- What is expected
Among the entries below, determine how many lines contain the word "span" and state only that figure.
[Entries provided]
**src/sts_pkg.sv**
```systemverilog
// shared constants and the sat16 saturation function for the speed/torque mode selector
package sts_pkg;
   localparam int DW = 16;
   localparam int RAW_W = 12;
   localparam int RAW_SHIFT = 12;

   // register byte offsets
   localparam logic [7:0] OFS_CTRL      = 8'h00;
   localparam logic [7:0] OFS_FIRST_HI  = 8'h04;
   localparam logic [7:0] OFS_FIRST_LO  = 8'h08;
   localparam logic [7:0] OFS_FIRST_DIV = 8'h0c;
   localparam logic [7:0] OFS_SECOND_HI = 8'h10;
   localparam logic [7:0] OFS_SECOND_LO = 8'h14;
   localparam logic [7:0] OFS_SECOND_MUL = 8'h18;
   localparam logic [7:0] OFS_SPEED_PAR = 8'h1c;
   localparam logic [7:0] OFS_STATUS    = 8'h20;
   localparam logic [7:0] OFS_TORQUE    = 8'h24;
   localparam logic [7:0] OFS_SPEED_STS = 8'h28;
   localparam logic [7:0] OFS_IRQ_STAT  = 8'h2c;
   localparam logic [7:0] OFS_IRQ_MASK  = 8'h30;

   // control field positions
   localparam int CTRL_MODE_LSB = 0;
   localparam int CTRL_UNITS_LSB = 4;
   localparam int CTRL_EN_CFG_BIT = 8;
   localparam int CTRL_EDIT_BIT = 9;

   // operating modes
   localparam logic [2:0] MODE_ZERO  = 3'h0;
   localparam logic [2:0] MODE_SPEED = 3'h1;
   localparam logic [2:0] MODE_TORQ  = 3'h2;
   localparam logic [2:0] MODE_MIN   = 3'h3;
   localparam logic [2:0] MODE_MAX   = 3'h4;
   localparam logic [2:0] MODE_SUM   = 3'h5;

   // speed unit choices
   localparam logic [1:0] UNITS_HZ      = 2'h0;
   localparam logic [1:0] UNITS_RPM     = 2'h1;
   localparam logic [1:0] UNITS_CONV_HZ = 2'h2;
   localparam logic [1:0] UNITS_CONV_RPM = 2'h3;
   localparam logic [15:0] RPM_PER_HZ   = 16'h001e;

   // inhibit vector bit positions
   localparam int INH_FAULT = 0;
   localparam int INH_ALARM = 1;
   localparam int INH_ENABLE = 2;
   localparam int INH_PRECHG = 3;
   localparam int INH_STOP = 4;
   localparam int INH_EDIT = 5;
   localparam int INH_W = 6;

   // interrupt status bit positions
   localparam int IRQ_READY_UP = 0;
   localparam int IRQ_INHIBIT_UP = 1;
   localparam int IRQ_START_REFUSED = 2;
   localparam int IRQ_MODE_CHANGE = 3;
   localparam int IRQ_W = 4;

   // reset values
   localparam logic [31:0] RST_CTRL    = 32'h0000_0000;
   localparam logic [15:0] RST_SCALE_HI = 16'h1000;
   localparam logic [15:0] RST_SCALE_LO = 16'h0000;
   localparam logic [15:0] RST_FACTOR  = 16'h0001;
   localparam logic [15:0] RST_SPEED_PAR = 16'h0000;

   localparam logic [1:0] RESP_OKAY   = 2'h0;
   localparam logic [1:0] RESP_SLVERR = 2'h2;

   function automatic logic signed [15:0] sat16(input logic signed [33:0] v);
      if (v > 34'sd32767) begin
         sat16 = 16'sh7fff;
      end else if (v < -34'sd32768) begin
         sat16 = 16'sh8000;
      end else begin
         sat16 = v[15:0];
      end
   endfunction
endpackage

```
**src/sts_scale_if.sv**
```systemverilog
// one torque reference channel between the selector and its scaler
`timescale 1ns/1ns
interface sts_scale_if;
   logic        [11:0] raw;
   logic signed [15:0] high;
   logic signed [15:0] low;
   logic signed [15:0] factor;
   logic signed [15:0] scaled;
   modport host (output raw, output high, output low, output factor, input scaled);
   modport unit (input raw, input high, input low, input factor, output scaled);
endinterface

```
**src/sts_mode_select.sv**
```systemverilog
// speed/torque mode selector with start permissives and an AXI4-Lite register file
`timescale 1ns/1ns
module sts_mode_select
   import sts_pkg::*;
(
   input  wire logic        CLK_I,            // 20 MHz control clock
   input  wire logic        SYS_RST_I,        // synchronous reset, active high
   // axi4-lite slave
   input  wire logic [7:0]  S_AXI_AWADDR_I,   // write address
   input  wire logic        S_AXI_AWVALID_I,  // write address valid
   output logic             S_AXI_AWREADY_O,  // write address ready
   input  wire logic [31:0] S_AXI_WDATA_I,    // write data
   input  wire logic [3:0]  S_AXI_WSTRB_I,    // write byte strobes
   input  wire logic        S_AXI_WVALID_I,   // write data valid
   output logic             S_AXI_WREADY_O,   // write data ready
   output logic [1:0]       S_AXI_BRESP_O,    // write response
   output logic             S_AXI_BVALID_O,   // write response valid
   input  wire logic        S_AXI_BREADY_I,   // write response ready
   input  wire logic [7:0]  S_AXI_ARADDR_I,   // read address
   input  wire logic        S_AXI_ARVALID_I,  // read address valid
   output logic             S_AXI_ARREADY_O,  // read address ready
   output logic [31:0]      S_AXI_RDATA_O,    // read data
   output logic [1:0]       S_AXI_RRESP_O,    // read response
   output logic             S_AXI_RVALID_O,   // read data valid
   input  wire logic        S_AXI_RREADY_I,   // read data ready
   // same-clock datapath inputs
   input  wire logic [15:0] SPEED_REG_TORQUE_I, // speed regulator torque output, signed
   input  wire logic [11:0] FIRST_TORQUE_RAW_I, // first torque reference source
   input  wire logic [11:0] SECOND_TORQUE_RAW_I,// second torque reference source
   input  wire logic [15:0] SPEED_FEEDBACK_I, // speed feedback in rpm, signed
   // asynchronous pins
   input  wire logic        FAULT_ACTIVE_I,   // any fault active
   input  wire logic        ALARM2_ACTIVE_I,  // any type-2 alarm active
   input  wire logic        TERMINAL_ENABLE_INPUT_I, // enable terminal closed
   input  wire logic        PRECHARGE_OK_I,   // bus precharge permits start
   input  wire logic        STOP_ACTIVE_I,    // any stop input asserted
   input  wire logic        RUN_REQ_I,        // run start request
   input  wire logic        JOG_REQ_I,        // jog start request
   input  wire logic        TUNE_REQ_I,       // auto-tune start request
   // outputs
   output logic [15:0]      TORQUE_CMD_O,     // final torque command, signed
   output logic             FLUX_EN_O,        // keep motor fluxed
   output logic             SPEED_LOOP_EN_O,  // speed regulator in the loop
   output logic             READY_O,          // drive ready status
   output logic [5:0]       START_INHIBIT_O,  // inhibit vector, 1 = unmet
   output logic [2:0]       START_O,          // accepted start pulse: tune, jog, run
   output logic             IRQ_O             // level interrupt
);
   localparam int NPIN = 8;

   typedef struct packed {
      logic [NPIN-1:0]    sync1;
      logic [NPIN-1:0]    sync2;
      logic [2:0]         req_prev;
      logic               aw_have;
      logic [7:0]         aw_addr;
      logic               w_have;
      logic [31:0]        w_data;
      logic [3:0]         w_strb;
      logic               bvalid;
      logic [1:0]         bresp;
      logic               rvalid;
      logic [31:0]        rdata;
      logic [1:0]         rresp;
      logic [31:0]        ctrl;
      logic [15:0]        first_hi;
      logic [15:0]        first_lo;
      logic [15:0]        first_div;
      logic [15:0]        second_hi;
      logic [15:0]        second_lo;
      logic [15:0]        second_mul;
      logic [15:0]        speed_par;
      logic               par_in_hz;
      logic [INH_W-1:0]   inhibit;
      logic               ready;
      logic [2:0]         mode_eff;
      logic [15:0]        torque;
      logic               speed_loop;
      logic [15:0]        speed_sts;
      logic [2:0]         start;
      logic [IRQ_W-1:0]   irq_stat;
      logic [IRQ_W-1:0]   irq_mask;
   } sts_state_t;

   sts_state_t st_r;
   sts_state_t st_nxt;

   sts_scale_if first_ch ();
   sts_scale_if second_ch ();

   sts_scaler #(.DIVIDE(1'b1)) u_first (
      .clk_i (CLK_I),
      .rst_i (SYS_RST_I),
      .ch    (first_ch)
   );

   sts_scaler #(.DIVIDE(1'b0)) u_second (
      .clk_i (CLK_I),
      .rst_i (SYS_RST_I),
      .ch    (second_ch)
   );

   assign first_ch.raw     = FIRST_TORQUE_RAW_I;
   assign first_ch.high    = st_r.first_hi;
   assign first_ch.low     = st_r.first_lo;
   assign first_ch.factor  = st_r.first_div;
   assign second_ch.raw    = SECOND_TORQUE_RAW_I;
   assign second_ch.high   = st_r.second_hi;
   assign second_ch.low    = st_r.second_lo;
   assign second_ch.factor = st_r.second_mul;

   logic [NPIN-1:0]     pins;
   logic [2:0]          mode_sel;
   logic [1:0]          units;
   logic [1:0]          new_units;
   logic signed [15:0]  spd_trq;
   logic signed [15:0]  trq_ref;
   logic signed [33:0]  trq_sum;
   logic signed [15:0]  trq_sel;
   logic [INH_W-1:0]    inh;
   logic [2:0]          req_now;
   logic [2:0]          req_rise;
   logic [IRQ_W-1:0]    irq_set;
   logic                do_write;
   logic [31:0]         wval;
   logic [31:0]         rd_val;
   logic                rd_ok;
   logic                wr_ok;

   function automatic logic [31:0] merge(input logic [31:0] old, input logic [31:0] nw, input logic [3:0] strb);
      for (int i = 0; i < 4; i++) begin
         if (strb[i]) begin
            old[8*i +: 8] = nw[8*i +: 8];
         end
      end
      merge = old;
   endfunction

   always_comb begin
      st_nxt = st_r;
      pins = {TUNE_REQ_I, JOG_REQ_I, RUN_REQ_I, STOP_ACTIVE_I, PRECHARGE_OK_I,
              TERMINAL_ENABLE_INPUT_I, ALARM2_ACTIVE_I, FAULT_ACTIVE_I};
      // two-stage synchronisers; only sync2 feeds logic
      st_nxt.sync1 = pins;
      st_nxt.sync2 = st_r.sync1;

      mode_sel = st_r.ctrl[CTRL_MODE_LSB +: 3];
      units = st_r.ctrl[CTRL_UNITS_LSB +: 2];

      // permissive conditions, re-evaluated every cycle
      inh = '0;
      inh[INH_FAULT]  = st_r.sync2[0];
      inh[INH_ALARM]  = st_r.sync2[1];
      inh[INH_ENABLE] = st_r.ctrl[CTRL_EN_CFG_BIT] & ~st_r.sync2[2];
      inh[INH_PRECHG] = ~st_r.sync2[3];
      inh[INH_STOP]   = st_r.sync2[4];
      inh[INH_EDIT]   = st_r.ctrl[CTRL_EDIT_BIT];
      st_nxt.inhibit = inh;
      st_nxt.ready = ~|inh;

      // start requests are edge-triggered and gated by ready for every kind
      req_now = st_r.sync2[7:5];
      req_rise = req_now & ~st_r.req_prev;
      st_nxt.req_prev = req_now;
      st_nxt.start = st_r.ready ? req_rise : 3'h0;

      // torque selection
      spd_trq = SPEED_REG_TORQUE_I;
      trq_sum = 34'(first_ch.scaled) + 34'(second_ch.scaled);
      trq_ref = sat16(trq_sum);
      st_nxt.mode_eff = (mode_sel > MODE_SUM) ? MODE_ZERO : mode_sel;
      st_nxt.speed_loop = 1'b0;
      unique case (st_nxt.mode_eff)
         MODE_SPEED: begin
            // takes effect next cycle: flux already up in zero torque
            trq_sel = spd_trq;
            st_nxt.speed_loop = 1'b1;
         end
         MODE_TORQ: begin
            trq_sel = trq_ref;
         end
         MODE_MIN: begin
            trq_sel = (spd_trq < trq_ref) ? spd_trq : trq_ref;
            st_nxt.speed_loop = 1'b1;
         end
         MODE_MAX: begin
            trq_sel = (spd_trq > trq_ref) ? spd_trq : trq_ref;
            st_nxt.speed_loop = 1'b1;
         end
         MODE_SUM: begin
            trq_sel = sat16(34'(spd_trq) + 34'(trq_ref));
            st_nxt.speed_loop = 1'b1;
         end
         default: begin
            trq_sel = 16'sh0000;
         end
      endcase
      st_nxt.torque = trq_sel;

      // status speed shown in hz or rpm
      if (units == UNITS_HZ || units == UNITS_CONV_HZ) begin
         st_nxt.speed_sts = 16'($signed(SPEED_FEEDBACK_I) / $signed({1'b0, RPM_PER_HZ}));
      end else begin
         st_nxt.speed_sts = SPEED_FEEDBACK_I;
      end

      // axi write: address and data taken in either order
      if (S_AXI_AWVALID_I && !st_r.aw_have) begin
         st_nxt.aw_have = 1'b1;
         st_nxt.aw_addr = S_AXI_AWADDR_I;
      end
      if (S_AXI_WVALID_I && !st_r.w_have) begin
         st_nxt.w_have = 1'b1;
         st_nxt.w_data = S_AXI_WDATA_I;
         st_nxt.w_strb = S_AXI_WSTRB_I;
      end
      do_write = st_r.aw_have && st_r.w_have && !st_r.bvalid;
      wval = merge(st_r.ctrl, st_r.w_data, st_r.w_strb);
      new_units = wval[CTRL_UNITS_LSB +: 2];
      irq_set = '0;
      wr_ok = 1'b1;
      if (do_write) begin
         st_nxt.aw_have = 1'b0;
         st_nxt.w_have = 1'b0;
         st_nxt.bvalid = 1'b1;
         unique case ({st_r.aw_addr[7:2], 2'b00})
            OFS_CTRL: begin
               st_nxt.ctrl = wval;
               // stored speed parameter follows the converting choices only
               if (new_units == UNITS_CONV_HZ && !st_r.par_in_hz) begin
                  st_nxt.speed_par = 16'($signed(st_r.speed_par) / $signed({1'b0, RPM_PER_HZ}));
                  st_nxt.par_in_hz = 1'b1;
               end else if (new_units == UNITS_CONV_RPM && st_r.par_in_hz) begin
                  st_nxt.speed_par = sat16(34'($signed(st_r.speed_par)) * 34'($signed({1'b0, RPM_PER_HZ})));
                  st_nxt.par_in_hz = 1'b0;
               end
               if (wval[CTRL_MODE_LSB +: 3] != mode_sel) begin
                  irq_set[IRQ_MODE_CHANGE] = 1'b1;
               end
            end
            OFS_FIRST_HI:   st_nxt.first_hi   = 16'(merge({16'h0, st_r.first_hi}, st_r.w_data, st_r.w_strb));
            OFS_FIRST_LO:   st_nxt.first_lo   = 16'(merge({16'h0, st_r.first_lo}, st_r.w_data, st_r.w_strb));
            OFS_FIRST_DIV:  st_nxt.first_div  = 16'(merge({16'h0, st_r.first_div}, st_r.w_data, st_r.w_strb));
            OFS_SECOND_HI:  st_nxt.second_hi  = 16'(merge({16'h0, st_r.second_hi}, st_r.w_data, st_r.w_strb));
            OFS_SECOND_LO:  st_nxt.second_lo  = 16'(merge({16'h0, st_r.second_lo}, st_r.w_data, st_r.w_strb));
            OFS_SECOND_MUL: st_nxt.second_mul = 16'(merge({16'h0, st_r.second_mul}, st_r.w_data, st_r.w_strb));
            OFS_SPEED_PAR:  st_nxt.speed_par  = 16'(merge({16'h0, st_r.speed_par}, st_r.w_data, st_r.w_strb));
            OFS_IRQ_STAT: begin
               if (st_r.w_strb[0]) begin
                  st_nxt.irq_stat = st_r.irq_stat & ~st_r.w_data[IRQ_W-1:0];
               end
            end
            OFS_IRQ_MASK: begin
               if (st_r.w_strb[0]) begin
                  st_nxt.irq_mask = st_r.w_data[IRQ_W-1:0];
               end
            end
            OFS_STATUS, OFS_TORQUE, OFS_SPEED_STS: begin
               // read-only words: write ignored, still okay
            end
            default: wr_ok = 1'b0;
         endcase
         st_nxt.bresp = wr_ok ? RESP_OKAY : RESP_SLVERR;
      end
      if (st_r.bvalid && S_AXI_BREADY_I) begin
         st_nxt.bvalid = 1'b0;
      end

      // axi read, answered one cycle after the address is taken
      rd_ok = 1'b1;
      unique case ({S_AXI_ARADDR_I[7:2], 2'b00})
         OFS_CTRL:       rd_val = st_r.ctrl;
         OFS_FIRST_HI:   rd_val = {16'h0, st_r.first_hi};
         OFS_FIRST_LO:   rd_val = {16'h0, st_r.first_lo};
         OFS_FIRST_DIV:  rd_val = {16'h0, st_r.first_div};
         OFS_SECOND_HI:  rd_val = {16'h0, st_r.second_hi};
         OFS_SECOND_LO:  rd_val = {16'h0, st_r.second_lo};
         OFS_SECOND_MUL: rd_val = {16'h0, st_r.second_mul};
         OFS_SPEED_PAR:  rd_val = {16'h0, st_r.speed_par};
         OFS_STATUS:     rd_val = {20'h0, st_r.mode_eff, st_r.ready, 2'h0, st_r.inhibit};
         OFS_TORQUE:     rd_val = {16'h0, st_r.torque};
         OFS_SPEED_STS:  rd_val = {16'h0, st_r.speed_sts};
         OFS_IRQ_STAT:   rd_val = {28'h0, st_r.irq_stat};
         OFS_IRQ_MASK:   rd_val = {28'h0, st_r.irq_mask};
         default: begin
            rd_val = 32'h0000_0000;
            rd_ok = 1'b0;
         end
      endcase
      if (S_AXI_ARVALID_I && !st_r.rvalid) begin
         st_nxt.rvalid = 1'b1;
         st_nxt.rdata = rd_val;
         st_nxt.rresp = rd_ok ? RESP_OKAY : RESP_SLVERR;
      end else if (st_r.rvalid && S_AXI_RREADY_I) begin
         st_nxt.rvalid = 1'b0;
      end

      // events; a set in the clearing cycle survives the clear
      irq_set[IRQ_READY_UP] = st_nxt.ready & ~st_r.ready;
      irq_set[IRQ_INHIBIT_UP] = |(inh & ~st_r.inhibit);
      irq_set[IRQ_START_REFUSED] = ~st_r.ready & |req_rise;
      st_nxt.irq_stat = st_nxt.irq_stat | irq_set;
   end

   always_ff @(posedge CLK_I) begin
      if (SYS_RST_I) begin
         st_r <= '0;
         st_r.ctrl <= RST_CTRL;
         st_r.first_hi <= RST_SCALE_HI;
         st_r.first_lo <= RST_SCALE_LO;
         st_r.first_div <= RST_FACTOR;
         st_r.second_hi <= RST_SCALE_HI;
         st_r.second_lo <= RST_SCALE_LO;
         st_r.second_mul <= RST_FACTOR;
         st_r.speed_par <= RST_SPEED_PAR;
      end else begin
         st_r <= st_nxt;
      end
   end

   assign S_AXI_AWREADY_O = ~st_r.aw_have;
   assign S_AXI_WREADY_O  = ~st_r.w_have;
   assign S_AXI_BVALID_O  = st_r.bvalid;
   assign S_AXI_BRESP_O   = st_r.bresp;
   assign S_AXI_ARREADY_O = ~st_r.rvalid;
   assign S_AXI_RVALID_O  = st_r.rvalid;
   assign S_AXI_RDATA_O   = st_r.rdata;
   assign S_AXI_RRESP_O   = st_r.rresp;
   assign TORQUE_CMD_O    = st_r.torque;
   // flux held in every mode, zero torque included
   assign FLUX_EN_O       = st_r.ready;
   assign SPEED_LOOP_EN_O = st_r.speed_loop;
   assign READY_O         = st_r.ready;
   assign START_INHIBIT_O = st_r.inhibit;
   assign START_O         = st_r.start;
   assign IRQ_O           = |(st_r.irq_stat & st_r.irq_mask);
endmodule

```
**src/sts_scaler.sv**
```systemverilog
// linear scaling of one torque reference, then divide or multiply
`timescale 1ns/1ns
module sts_scaler
   import sts_pkg::*;
#(
   parameter bit DIVIDE = 1'b1
) (
   input  wire logic    clk_i,   // control clock
   input  wire logic    rst_i,   // synchronous reset
   sts_scale_if.unit    ch       // channel settings and result
);
   typedef struct packed {
      logic signed [15:0] scaled;
   } sts_scaler_state_t;

   sts_scaler_state_t st_r;
   sts_scaler_state_t st_nxt;

   logic signed [16:0] span;
   logic signed [33:0] prod;
   logic signed [33:0] lin;
   logic signed [33:0] fac;
   logic signed [33:0] res;

   always_comb begin
      span = 17'(ch.high) - 17'(ch.low);
      prod = 34'(span) * $signed({22'h0, ch.raw});
      lin = 34'(ch.low) + (prod >>> RAW_SHIFT);
      fac = 34'(ch.factor);
      if (DIVIDE) begin
         // a zero divisor would be undefined; pass the value through
         res = (fac == 34'sd0) ? lin : lin / fac;
      end else begin
         res = lin * fac;
      end
      st_nxt = st_r;
      st_nxt.scaled = sat16(res);
   end

   always_ff @(posedge clk_i) begin
      if (rst_i) begin
         st_r <= '0;
      end else begin
         st_r <= st_nxt;
      end
   end

   assign ch.scaled = st_r.scaled;
endmodule

```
[/Entries provided]
- Solution
3